Monday, July 24, 2017

“There is not love of life without despair about life.” ― Albert Camus

                     Knowing that you recently had a disease (malaria) that might have killed you and that has killed neighbor children and loved ones of every staff member gets you to thinking about death—and life.  Aristotle said that a life unexamined “isn’t worth the living.”  It is good and necessary to think about life and death rather than just “going through the motions” of living.  I just “went through the motions” for much of my life, especially the eleven years I lived in Los Angeles—primarily because I didn’t want to think about what I was doing or more importantly what I wasn’t doing.  Now, as I approach my 73rd birthday (in November, same day as Prince Charles), I find myself knowing that I could have lived a much better and more meaningful life, yet even as I analyze things, I realize that many of the bad things I did for the wrong reasons still became good things for other people.  I don’t know how God counts doing the right things for the wrong reasons, but I hope it’s better than doing the wrong things whatever the reason.  

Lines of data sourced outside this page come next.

--- config.mk ---
export PLATFORM = sky130hd
export DESIGN_NAME = pe_ws_dbuf
export DESIGN_NICKNAME = d
export VERILOG_FILES = /design/src/rtl/pe_pkg.sv /design/src/rtl/pe_mac.sv /design/src/rtl/pe_ws_dbuf.sv
export SDC_FILE = /design/constraint.sdc
export NUM_CORES = 1
export LEC_CHECK = 0
export CAP_MARGIN = 10
export CORE_MARGIN = 2
export CORE_UTILIZATION = 50
export DETAILED_ROUTE_END_ITERATION = 10
export DONT_BUFFER_PORTS = 1
export HOLD_SLACK_MARGIN = 0.02
export SYNTH_ARGS = -nofsm -noshare
export SYNTH_HDL_FRONTEND = slang
export SYNTH_SLANG_ARGS = --single-unit
--- constraint.sdc ---
create_clock -name clk -period 18.2 [get_ports clk]
set_input_delay 3.64 -clock clk [delete_from_list [all_inputs] [get_ports clk]]
set_output_delay 3.64 -clock clk [all_outputs]
set_load 0.02 [all_outputs]
--- src/rtl/pe_pkg.sv ---
// Shared control encodings and default widths for the weight-stationary PE.
package pe_pkg;

  localparam logic [1:0] CTRL_IDLE    = 2'b00;
  localparam logic [1:0] CTRL_COMPUTE = 2'b01;
  localparam logic [1:0] CTRL_SWAP    = 2'b10;
  localparam logic [1:0] CTRL_CLEAR   = 2'b11;

  localparam int PE_WORD_WIDTH = 8;
  localparam int PE_ACC_WIDTH  = 32;

endpackage

--- src/rtl/pe_mac.sv ---
// Combinational multiply-accumulate for pe_ws_dbuf. Wraps modulo 2^ACC_WIDTH by
// default; with PE_WS_SATURATE_EN defined it clamps and flags overflow.
module pe_mac
  import pe_pkg::*;
#(
  parameter int WORD_WIDTH = PE_WORD_WIDTH,
  parameter int ACC_WIDTH  = PE_ACC_WIDTH,
  parameter int SIGNED     = 1
) (
  input  logic [WORD_WIDTH-1:0] w,
  input  logic [WORD_WIDTH-1:0] a,
  input  logic [ACC_WIDTH-1:0]  ps,
  output logic [ACC_WIDTH-1:0]  sum,
  output logic                  ovf
);

  localparam int PW = 2 * WORD_WIDTH;
  localparam bit SX = (SIGNED != 0);

  logic signed [PW-1:0]        w_x;
  logic signed [PW-1:0]        a_x;
  logic signed [PW-1:0]        prod;
  logic signed [ACC_WIDTH-1:0] prod_x;

  // Operands widened to the product width so the low PW bits are exact for
  // both signed and unsigned operation.
  always_comb begin
    w_x    = {{WORD_WIDTH{SX & w[WORD_WIDTH-1]}}, w};
    a_x    = {{WORD_WIDTH{SX & a[WORD_WIDTH-1]}}, a};
    prod   = w_x * a_x;
    prod_x = {{(ACC_WIDTH-PW){SX & prod[PW-1]}}, prod};
  end

`ifdef PE_WS_SATURATE_EN
  logic [ACC_WIDTH:0] raw;
  logic               ovf_det;

  function automatic logic [ACC_WIDTH-1:0] sat_limit(input logic neg);
    if (!SX) return '1;
    return neg ? {1'b1, {(ACC_WIDTH-1){1'b0}}} : {1'b0, {(ACC_WIDTH-1){1'b1}}};
  endfunction

  always_comb begin
    raw = {1'b0, ps} + {1'b0, prod_x};
    if (SX) ovf_det = (ps[ACC_WIDTH-1] == prod_x[ACC_WIDTH-1]) &&
                      (raw[ACC_WIDTH-1] != ps[ACC_WIDTH-1]);
    else    ovf_det = raw[ACC_WIDTH];
    sum = ovf_det ? sat_limit(ps[ACC_WIDTH-1]) : raw[ACC_WIDTH-1:0];
    ovf = ovf_det;
  end
`else
  always_comb begin
    sum = ps + prod_x;
    ovf = 1'b0;
  end
`endif

endmodule

--- src/rtl/pe_ws_dbuf.sv ---
// Weight-stationary systolic PE with double-buffered (active/shadow) weight.
// Optional saturating accumulate and sticky overflow via PE_WS_SATURATE_EN.
module pe_ws_dbuf
  import pe_pkg::*;
#(
  parameter int WORD_WIDTH = PE_WORD_WIDTH,
  parameter int ACC_WIDTH  = PE_ACC_WIDTH,
  parameter int SIGNED     = 1
) (
  input  logic                  clk,
  input  logic                  reset_n,
  input  logic [1:0]            control_in,
  output logic [1:0]            control_out,
  input  logic [WORD_WIDTH-1:0] a_in,
  input  logic                  a_valid_in,
  output logic [WORD_WIDTH-1:0] a_out,
  output logic                  a_valid_out,
  input  logic [WORD_WIDTH-1:0] w_in,
  input  logic                  w_load_in,
  output logic [WORD_WIDTH-1:0] w_out,
  output logic                  w_load_out,
  input  logic [ACC_WIDTH-1:0]  ps_in,
  input  logic                  ps_valid_in,
  output logic [ACC_WIDTH-1:0]  ps_out,
  output logic                  ps_valid_out,
  output logic                  shadow_valid,
  output logic                  ovf_out
);

  logic [WORD_WIDTH-1:0] active_w;
  logic [WORD_WIDTH-1:0] shadow_w;
  logic                  shadow_vld;
  logic [WORD_WIDTH-1:0] a_p1;
  logic [ACC_WIDTH-1:0]  ps_p1;
  logic                  a_vld_p1;
  logic                  ps_vld_p1;
  logic [1:0]            ctrl_p1;
  logic                  w_load_p1;
  logic                  ovf_p1;
  logic [ACC_WIDTH-1:0]  mac_sum;
  logic                  mac_ovf;

  pe_mac #(
    .WORD_WIDTH(WORD_WIDTH),
    .ACC_WIDTH (ACC_WIDTH),
    .SIGNED    (SIGNED)
  ) u_mac (
    .w  (active_w),
    .a  (a_in),
    .ps (ps_in),
    .sum(mac_sum),
    .ovf(mac_ovf)
  );

  // Stage p0 -> p1: every output of the PE is a register.
  always_ff @(posedge clk or negedge reset_n) begin
    if (!reset_n) begin
      active_w   <= '0;
      shadow_w   <= '0;
      shadow_vld <= 1'b0;
      a_p1       <= '0;
      ps_p1      <= '0;
      a_vld_p1   <= 1'b0;
      ps_vld_p1  <= 1'b0;
      ctrl_p1    <= CTRL_IDLE;
      w_load_p1  <= 1'b0;
      ovf_p1     <= 1'b0;
    end else begin
      ctrl_p1   <= control_in;
      w_load_p1 <= w_load_in;
      if (w_load_in) begin
        shadow_w   <= w_in;
        shadow_vld <= 1'b1;
      end
      case (control_in)
        CTRL_COMPUTE: begin
          a_vld_p1  <= a_valid_in;
          ps_vld_p1 <= a_valid_in & ps_valid_in;
          if (a_valid_in) begin
            a_p1   <= a_in;
            ps_p1  <= mac_sum;
            ovf_p1 <= ovf_p1 | mac_ovf;
          end
        end
        CTRL_SWAP: begin
          a_vld_p1  <= 1'b0;
          ps_vld_p1 <= 1'b0;
          if (shadow_vld) active_w <= shadow_w;
          // A load in the same cycle refills the shadow, so it stays pending.
          shadow_vld <= w_load_in;
        end
        CTRL_CLEAR: begin
          active_w  <= '0;
          a_p1      <= '0;
          ps_p1     <= '0;
          a_vld_p1  <= 1'b0;
          ps_vld_p1 <= 1'b0;
          ovf_p1    <= 1'b0;
          if (!w_load_in) begin
            shadow_w   <= '0;
            shadow_vld <= 1'b0;
          end
        end
        default: begin
          a_vld_p1  <= 1'b0;
          ps_vld_p1 <= 1'b0;
        end
      endcase
    end
  end

  assign control_out  = ctrl_p1;
  assign a_out        = a_p1;
  assign a_valid_out  = a_vld_p1;
  assign w_out        = shadow_w;
  assign w_load_out   = w_load_p1;
  assign ps_out       = ps_p1;
  assign ps_valid_out = ps_vld_p1;
  assign shadow_valid = shadow_vld;
  assign ovf_out      = ovf_p1;

endmodule

* Word level (Yosys, flattened, before mapping)
Cells that the tools add are included.
** Cells by class
- Reductions and logical operators :: 4
- Multipliers :: 1
- Div/mod/pow operators :: 0
- Multiplexer cells :: 14
- Order comparisons :: 0
- Shift operators :: 0
- Equal/unequal tests :: 5
- $add $sub $neg :: 1
- Bitwise logic cells :: 1
** Operator list (number)
- case mux 32 bit (2 select lines) :: 1
- 2-to-1 mux 8 bit :: 5
- adder 32 bit :: 1
- 2-to-1 mux 32 bit :: 1
- case mux 8 bit (2 select lines) :: 2
- multiplier 8 x 8 -> 16 bit :: 1
- equality test 2 bit (second input constant) :: 2
- 2-to-1 mux 1 bit :: 4
- != test 2 bit (second input constant) :: 2
- AND reduction 2 bit :: 2
- nonzero test 2 bit :: 2
- equality test 2 x 1 -> 1 bit (second input constant) :: 1
- case mux 1 bit (2 select lines) :: 1
- AND 1 bit :: 1
** Storage, ports and cells
- ROM bits :: 0
- RAM bits :: 0
- Logic and storage cells :: 35
- Bits in latches :: 0
- Flip-flop bits (word level) :: 62
- Output and inout bits :: 55
- Memories :: 0
- Input bits :: 55

* Logic depth before layout (Yosys ltp)
- Depth after elaboration :: 4
- Gate-level depth with buffers :: 30
- Depth with buffers taken out :: 29

* Hierarchy
From an unflattened synthesis, not the netlist that was laid out.
** Second synthesis, totals
- Cell total of the unflattened synthesis :: 816
- Area, all modules :: 7537.2 µm²
** By module, submodules not included
- pe_mac :: sequential area each 0.0 µm², cells an instance 505, instances 1, area each 4217.8 µm²
- pe_ws_dbuf :: sequential area each 1576.5 µm², cells an instance 311, instances 1, area each 3319.4 µm²

* Least setup slack after synthesis
OpenSTA, ideal clock, no wires.
- Path kind :: input port to flip-flop
- Start point :: input a_in[4]
- End point :: register ps_p1[31], in the netlist ps_out[31]
- Buffers on the path :: 1
- Setup time :: 130 ps
- Arrival :: 9994 ps
- Stages on the path :: 27
- Required time :: 18070 ps
- Slack :: 8076 ps
- Cells stage by stage :: and2_1 -> fa_1 -> inv_1 -> fa_1 -> inv_1 -> fa_1 -> inv_1 -> fa_1 -> inv_1 -> ha_1 -> o21ai_0 -> nor2_1 -> or4_1 -> nand4_1 -> a31oi_1 -> xnor2_1 -> ha_1 -> clkbuf_1 -> nand2_1 -> nand2_1 -> a21o_1 -> a221o_1 -> a41o_1 -> a311oi_1 -> o21bai_1 -> xnor2_1 -> o21ai_1
** Between the ends
- Cells in the longest elaborated chain, start to end :: 4
** Ends and longest elaborated chain
- from (decl) :: RTL line pe_ws_dbuf.sv:14 : input logic [WORD_WIDTH-1:0] a_in,
- multiplier 8 x 8 -> 16 bit :: RTL line pe_mac.sv:30 : prod = w_x * a_x;
- adder 32 bit :: RTL line pe_mac.sv:53 : sum = ps + prod_x;
- 2-to-1 mux 32 bit :: RTL line pe_ws_dbuf.sv:79 : if (a_valid_in) begin
- case mux 32 bit (2 select lines) :: RTL line pe_ws_dbuf.sv:75 : case (control_in)
- to (signal assigned) :: RTL line pe_ws_dbuf.sv:81 : ps_p1 <= mac_sum;
- to (decl) :: RTL line pe_ws_dbuf.sv:34 : logic [ACC_WIDTH-1:0] ps_p1;
No other way between the ends. The select of a mux whose other input is x is not followed.
A chain may end at the register's enable or synchronous reset.

* Final worst setup path
Same ends and word-level chain as after synthesis.

==> results.json <==
{
  "worst-setup-path-type": "input port to register",
  "power_frac_seq_pct": 19.2,
  "yosys-top-cells-area": "dfrtp_1 (25%), fa_1 (18%), ha_1 (12%), inv_1 (6.1%), and2_1 (4.6%)",
  "synthTopCellsByCount": "inv_1 (103), nand2_1 (70), dfrtp_1 (62), ha_1 (62), fa_1 (56)",
  "slowest_delay_ps": 840,
  "antenna_found_initial": 0,
  "drt_iter0_drc": 183,
  "syn_nets": 856,
  "timing.final.crit_share_pct": 54.7,
  "status": "finished, final reports clean",
  "postCtsHoldBufs": 0,
  "grt_setup_unrepaired": "false",
  "gp_congestion": 0.859,
  "slowest_stage": "xnor2_2",
  "portBuffers": 0,
  "dieArea_um2": 13600,
  "worst_setup_path_start_kind": "input port",
  "slew_viol_final": 0,
  "via_per_inst": 5.40,
  "grt_pass1_wl_mm": 23.9,
  "clk_pin_slew_ps": 60,
  "max_cap_viol_count": 0,
  "intPower_w": 0.000628,
  "core_um2": 12500,
  "synth_cell_types": 59,
  "post_cts_resized": 0,
  "rows": 41,
  "hold_path.class": "register to register",
  "clkPwrFrac_pct": 13.3,
  "grtUsageTotal_pct": 23.0,
  "crit_arrival_ps": 10170,
  "routed_wl_mm": 14.6,
  "combinationalPowerShare_pct": 67.5,
  "yosysWarnings": 0,
  "synth_top_area_share_pct": 24.5,
  "cts_sinks": 62,
  "place_inst": 842,
  "clock_latency_ps": 340,
  "initial_core_util_pct": 50.7,
  "die_width_um": 116,
  "synthMostInstantiatedCell": "inv_1",
  "syn_area_per_cell_um2": 9.26,
  "yosysTopAreaCell": "dfrtp_1",
  "required_ps": 18420,
  "netSwitchingPower_w": 0.000603,
  "cts_buffers": 9,
  "slew_headroom_pct": 28.3,
  "period_needed_ps": 9950,
  "synth-edff-count": 0,
  "area_growth_pct": 7.48,
  "cp_max_fo": 19,
  "root_buffer": "clkbuf_16",
  "crit_path_end_kind": "register",
  "cts_htree_levels": 3,
  "finalHoldViolations": 0,
  "synth_flop_cell": "dfrtp_1",
  "netlist_area_um2": 6320,
  "num_io_pins": 110,
  "drive_above_1_share_pct": 5.10,
  "max_freq_ghz": 0.100,
  "power.density_nw_per_um2": 181,
  "cts_setup_buffers": 0,
  "grt_overflow": 0,
  "post_drt_wl_per_cell_um": 17.0,
  "netSwitchingFraction_pct": 49.0,
  "ant_nets": 0,
  "grt_max_degree": 63,
  "num_vias": 4631,
  "synth_seq_cells": 62,
  "async_reset_ff_share_pct": 100,
  "grt_pass1_vias": 4732,
  "nets": 854,
  "die_h_um": 116,
  "syn_inst": 683,
  "dr.pass1.iters": 4,
  "clock_skew_ps": 6.59,
  "hpwl_mm": 11.6,
  "cts_max_path_buffers": 2,
  "finalSetupViolCount": 0,
  "n_fill_cell": 1142,
  "cts_tree": "done",
  "tightest_slew_ps": 1070,
  "irDropWorstVdd_v": 0.000164,
  "p_leak_nw": 3.36,
  "fin_cells": 858,
  "drc_errors": 0,
  "diodes": 0,
  "tns_ps": 0,
  "yosysSeqAreaShare_pct": 24.5
}
-- sequential cells by signal, summed over array words and instances, names as in the netlist --
| signal | cells |
|---|---|
| ps_out | 32 |
| a_out | 8 |
| active_w | 8 |
| w_out | 8 |
| control_out | 2 |
| a_valid_out | 1 |
| ps_valid_out | 1 |
| shadow_valid | 1 |
| w_load_out | 1 |
-- power by group through the flow --
stage	clock [W]	sequential, W	combinational, W
floorplan	0	0.000228	0.000679
global placement	0	0.000239	0.000814
detailed placement	0	0.000239	0.000832
CTS	0.000168	0.000237	0.000836
global route	0.000175	0.000241	0.000931
finish	0.000164	0.000236	0.000830
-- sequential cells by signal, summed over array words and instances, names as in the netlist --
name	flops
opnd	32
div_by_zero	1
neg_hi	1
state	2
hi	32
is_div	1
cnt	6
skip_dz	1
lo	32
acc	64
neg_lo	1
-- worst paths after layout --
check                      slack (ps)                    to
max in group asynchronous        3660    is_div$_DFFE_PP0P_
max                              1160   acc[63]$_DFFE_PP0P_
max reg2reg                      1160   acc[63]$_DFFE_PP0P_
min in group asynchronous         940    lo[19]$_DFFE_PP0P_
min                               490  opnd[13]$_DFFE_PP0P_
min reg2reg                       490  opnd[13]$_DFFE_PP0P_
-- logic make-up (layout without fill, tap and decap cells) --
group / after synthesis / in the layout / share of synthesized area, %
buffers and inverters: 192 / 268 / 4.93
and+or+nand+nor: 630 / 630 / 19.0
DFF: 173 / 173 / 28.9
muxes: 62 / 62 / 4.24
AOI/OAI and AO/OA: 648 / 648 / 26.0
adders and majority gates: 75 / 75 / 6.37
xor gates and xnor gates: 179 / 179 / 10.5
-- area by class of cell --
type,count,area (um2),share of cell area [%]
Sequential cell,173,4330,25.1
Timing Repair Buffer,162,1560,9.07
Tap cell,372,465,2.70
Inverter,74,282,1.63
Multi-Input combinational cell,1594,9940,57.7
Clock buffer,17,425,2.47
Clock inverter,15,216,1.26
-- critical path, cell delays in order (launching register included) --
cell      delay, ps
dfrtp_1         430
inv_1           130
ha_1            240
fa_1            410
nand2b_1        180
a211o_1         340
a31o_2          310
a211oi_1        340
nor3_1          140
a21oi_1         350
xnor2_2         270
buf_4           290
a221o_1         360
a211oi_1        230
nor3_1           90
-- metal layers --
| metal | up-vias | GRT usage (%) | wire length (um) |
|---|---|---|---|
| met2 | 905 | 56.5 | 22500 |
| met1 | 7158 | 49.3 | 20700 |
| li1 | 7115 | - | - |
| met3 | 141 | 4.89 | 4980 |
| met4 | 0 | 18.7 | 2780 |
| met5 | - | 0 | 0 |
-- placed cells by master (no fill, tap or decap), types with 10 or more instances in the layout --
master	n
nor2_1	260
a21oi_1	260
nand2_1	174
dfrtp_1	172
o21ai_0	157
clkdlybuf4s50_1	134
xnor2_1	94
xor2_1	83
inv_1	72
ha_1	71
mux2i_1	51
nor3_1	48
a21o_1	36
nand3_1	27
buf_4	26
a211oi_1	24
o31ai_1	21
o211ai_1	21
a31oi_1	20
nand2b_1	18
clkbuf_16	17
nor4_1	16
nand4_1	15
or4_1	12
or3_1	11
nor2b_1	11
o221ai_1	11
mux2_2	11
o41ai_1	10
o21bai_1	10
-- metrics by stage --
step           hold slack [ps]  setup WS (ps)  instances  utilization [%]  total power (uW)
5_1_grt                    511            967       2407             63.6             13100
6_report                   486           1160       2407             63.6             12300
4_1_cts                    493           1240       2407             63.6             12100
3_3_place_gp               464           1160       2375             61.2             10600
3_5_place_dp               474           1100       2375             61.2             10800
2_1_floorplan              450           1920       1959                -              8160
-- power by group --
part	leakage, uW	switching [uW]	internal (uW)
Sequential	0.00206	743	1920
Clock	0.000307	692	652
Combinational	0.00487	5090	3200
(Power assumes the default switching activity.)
**config.mk**
```make
export PLATFORM = sky130hd
export DESIGN_NAME = ram_fifo_ctrl_flat
export DESIGN_NICKNAME = d
export VERILOG_FILES = /design/src/rtl/ram_fifo_ctrl_if.sv /design/src/rtl/ram_fifo_ctrl.sv /design/src/flat_wrapper.sv
export SDC_FILE = /design/constraint.sdc
export NUM_CORES = 1
export LEC_CHECK = 0
export ABC_AREA = 1
export CORE_MARGIN = 1
export CORE_UTILIZATION = 45
export DETAILED_ROUTE_END_ITERATION = 8
export GPL_ROUTABILITY_DRIVEN = 0
export PLACE_DENSITY = 0.8
export SYNTH_ARGS = -nofsm -noshare
export SYNTH_HDL_FRONTEND = slang
export SYNTH_SLANG_ARGS = --single-unit
```
**constraint.sdc**
```tcl
create_clock -name clk -period 5.7 [get_ports clk]
set_clock_uncertainty 0.15 [all_clocks]
set_input_delay 1.14 -clock clk [delete_from_list [all_inputs] [get_ports clk]]
set_output_delay 1.14 -clock clk [all_outputs]
set_load 0.03 [all_outputs]
```
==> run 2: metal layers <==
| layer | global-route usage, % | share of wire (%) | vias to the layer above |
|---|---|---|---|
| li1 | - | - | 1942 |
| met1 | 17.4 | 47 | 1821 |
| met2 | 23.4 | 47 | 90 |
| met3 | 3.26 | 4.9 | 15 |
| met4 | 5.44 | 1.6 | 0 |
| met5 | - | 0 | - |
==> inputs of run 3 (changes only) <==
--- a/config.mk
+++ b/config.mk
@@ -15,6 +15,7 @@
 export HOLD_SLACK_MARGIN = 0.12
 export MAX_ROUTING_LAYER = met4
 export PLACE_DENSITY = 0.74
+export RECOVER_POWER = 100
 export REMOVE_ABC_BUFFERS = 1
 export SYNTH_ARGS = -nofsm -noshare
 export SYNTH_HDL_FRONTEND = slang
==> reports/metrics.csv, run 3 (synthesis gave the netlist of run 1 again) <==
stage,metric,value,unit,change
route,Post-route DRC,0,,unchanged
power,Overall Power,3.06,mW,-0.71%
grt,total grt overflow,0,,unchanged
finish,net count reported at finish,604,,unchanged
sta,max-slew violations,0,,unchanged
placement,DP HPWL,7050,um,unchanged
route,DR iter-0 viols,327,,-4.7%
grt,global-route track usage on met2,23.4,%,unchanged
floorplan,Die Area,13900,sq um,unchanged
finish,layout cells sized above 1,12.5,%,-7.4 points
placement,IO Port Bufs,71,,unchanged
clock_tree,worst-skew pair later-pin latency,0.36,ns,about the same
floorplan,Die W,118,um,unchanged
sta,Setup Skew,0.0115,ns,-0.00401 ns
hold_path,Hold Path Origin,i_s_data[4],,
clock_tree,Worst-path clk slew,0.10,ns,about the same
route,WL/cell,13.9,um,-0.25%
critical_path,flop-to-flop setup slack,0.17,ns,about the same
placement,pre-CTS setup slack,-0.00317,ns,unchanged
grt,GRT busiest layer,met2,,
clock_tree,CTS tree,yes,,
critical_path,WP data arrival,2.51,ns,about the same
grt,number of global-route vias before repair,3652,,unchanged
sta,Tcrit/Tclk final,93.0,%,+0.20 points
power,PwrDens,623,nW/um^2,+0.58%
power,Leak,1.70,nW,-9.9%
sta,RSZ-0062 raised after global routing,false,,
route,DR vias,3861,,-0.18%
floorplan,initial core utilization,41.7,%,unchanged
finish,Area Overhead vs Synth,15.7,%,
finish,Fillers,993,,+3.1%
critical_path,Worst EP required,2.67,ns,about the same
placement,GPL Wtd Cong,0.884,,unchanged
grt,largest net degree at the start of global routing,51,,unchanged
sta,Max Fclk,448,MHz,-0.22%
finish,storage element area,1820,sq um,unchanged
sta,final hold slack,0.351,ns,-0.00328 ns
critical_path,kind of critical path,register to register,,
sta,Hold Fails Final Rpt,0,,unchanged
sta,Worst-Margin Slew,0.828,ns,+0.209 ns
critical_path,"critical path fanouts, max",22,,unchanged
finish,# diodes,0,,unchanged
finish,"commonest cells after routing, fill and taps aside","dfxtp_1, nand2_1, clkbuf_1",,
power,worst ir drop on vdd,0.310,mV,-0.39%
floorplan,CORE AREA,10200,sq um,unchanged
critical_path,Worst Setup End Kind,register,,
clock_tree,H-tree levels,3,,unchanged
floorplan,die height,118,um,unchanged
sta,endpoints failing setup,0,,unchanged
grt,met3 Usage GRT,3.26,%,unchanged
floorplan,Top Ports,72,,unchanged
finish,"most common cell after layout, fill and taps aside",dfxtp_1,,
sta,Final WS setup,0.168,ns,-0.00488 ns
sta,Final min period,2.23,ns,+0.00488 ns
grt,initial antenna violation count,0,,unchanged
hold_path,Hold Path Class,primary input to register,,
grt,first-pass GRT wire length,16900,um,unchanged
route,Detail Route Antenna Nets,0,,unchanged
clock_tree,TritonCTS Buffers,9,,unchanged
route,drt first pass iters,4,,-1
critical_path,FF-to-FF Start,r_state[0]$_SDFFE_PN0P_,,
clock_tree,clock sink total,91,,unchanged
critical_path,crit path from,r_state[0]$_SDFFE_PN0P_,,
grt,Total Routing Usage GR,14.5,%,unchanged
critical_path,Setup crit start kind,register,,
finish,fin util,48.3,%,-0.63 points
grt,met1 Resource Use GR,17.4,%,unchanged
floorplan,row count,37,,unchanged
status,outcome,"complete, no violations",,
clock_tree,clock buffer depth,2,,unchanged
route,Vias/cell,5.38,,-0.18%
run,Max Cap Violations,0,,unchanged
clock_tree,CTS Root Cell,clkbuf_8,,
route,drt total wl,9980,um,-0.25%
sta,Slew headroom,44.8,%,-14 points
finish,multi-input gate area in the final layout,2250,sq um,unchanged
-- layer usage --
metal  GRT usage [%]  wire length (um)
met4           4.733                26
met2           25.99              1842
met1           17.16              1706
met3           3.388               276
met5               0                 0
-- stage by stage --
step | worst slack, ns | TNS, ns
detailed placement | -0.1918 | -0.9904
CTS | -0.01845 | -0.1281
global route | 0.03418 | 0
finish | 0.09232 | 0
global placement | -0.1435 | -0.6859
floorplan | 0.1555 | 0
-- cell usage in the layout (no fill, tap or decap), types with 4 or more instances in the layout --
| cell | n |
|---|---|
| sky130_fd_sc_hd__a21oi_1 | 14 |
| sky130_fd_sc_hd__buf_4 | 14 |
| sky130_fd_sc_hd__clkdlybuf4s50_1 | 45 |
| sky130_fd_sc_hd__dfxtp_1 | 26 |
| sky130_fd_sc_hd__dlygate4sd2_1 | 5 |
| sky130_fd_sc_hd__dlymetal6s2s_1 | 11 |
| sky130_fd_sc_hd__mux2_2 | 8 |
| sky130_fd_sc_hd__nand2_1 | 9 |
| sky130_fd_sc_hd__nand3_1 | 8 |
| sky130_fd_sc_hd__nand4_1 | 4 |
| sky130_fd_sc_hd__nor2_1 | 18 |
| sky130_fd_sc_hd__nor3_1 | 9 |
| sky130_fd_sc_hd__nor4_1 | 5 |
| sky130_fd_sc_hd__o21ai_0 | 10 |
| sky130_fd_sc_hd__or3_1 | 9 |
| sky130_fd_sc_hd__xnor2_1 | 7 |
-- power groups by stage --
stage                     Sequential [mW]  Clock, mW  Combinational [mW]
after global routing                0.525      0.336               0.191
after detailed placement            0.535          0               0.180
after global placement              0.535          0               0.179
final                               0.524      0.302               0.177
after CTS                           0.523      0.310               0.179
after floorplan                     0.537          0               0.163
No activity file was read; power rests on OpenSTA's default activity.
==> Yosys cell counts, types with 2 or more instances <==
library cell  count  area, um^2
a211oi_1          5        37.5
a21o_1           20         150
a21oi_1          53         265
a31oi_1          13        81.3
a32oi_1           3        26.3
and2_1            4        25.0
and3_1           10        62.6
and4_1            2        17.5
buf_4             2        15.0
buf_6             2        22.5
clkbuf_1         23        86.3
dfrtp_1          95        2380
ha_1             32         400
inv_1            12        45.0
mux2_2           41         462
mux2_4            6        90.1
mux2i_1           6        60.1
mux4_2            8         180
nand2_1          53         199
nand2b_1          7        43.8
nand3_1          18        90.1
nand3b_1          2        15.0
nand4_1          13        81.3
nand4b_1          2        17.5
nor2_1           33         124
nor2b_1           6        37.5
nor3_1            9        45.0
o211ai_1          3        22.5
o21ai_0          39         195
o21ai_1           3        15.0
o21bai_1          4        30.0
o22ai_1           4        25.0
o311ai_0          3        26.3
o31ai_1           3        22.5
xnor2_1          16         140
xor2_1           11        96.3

                               My wife and I were talking the other day about for whom we would “take a bullet” as it were.  I discovered that for me the answer is just about anybody who still has a chance to do some good in this world.  I know I have wasted much of my life and am truly blessed to have been given the opportunity to spend the last years of my life doing as much good for others as I humanly can here in one of the poorest countries in the world.  However, when we came here, I really didn’t expect to live more than a couple of years.  I thought that at least my kids could could have said their dad died as a missionary in Africa which I thought would be better than say, dying in a retirement home.  However, God had other plans for me and I have had two implanted defibrillators replaced since I’ve been here—so, like the Energizer Bunny, I just keep going and going and going.  It seems that God wants me here, alive, to work until He decides I’ve done enough.  Well, when He asked me to come here, I did say, “Yes” with no reservations.  So, I will serve until God decides the party is over for me.  This doesn’t mean no more malaria or other physical or emotional problems, but I’ve dealt with them all so far, and feel confident I can continue.  Mitch Albom (who wrote “Tuesdays with Morrie”) says it well, 
          “We get so many lives between birth and death.  A life to be a child. A life to come of age.  A life to wander, to settle, to fall in love, to parent, to test our promise, to realize our mortality—and in some lucky cases, to do something after that realization.” 
                 Turns out I’m one of those “lucky” cases.  Maybe you are, too, no matter your age.  Don’t waste any years or even any moments.  This is not a dress rehearsal, this is a life with a “best if used by” date.  Make a difference.  Make your kindness count.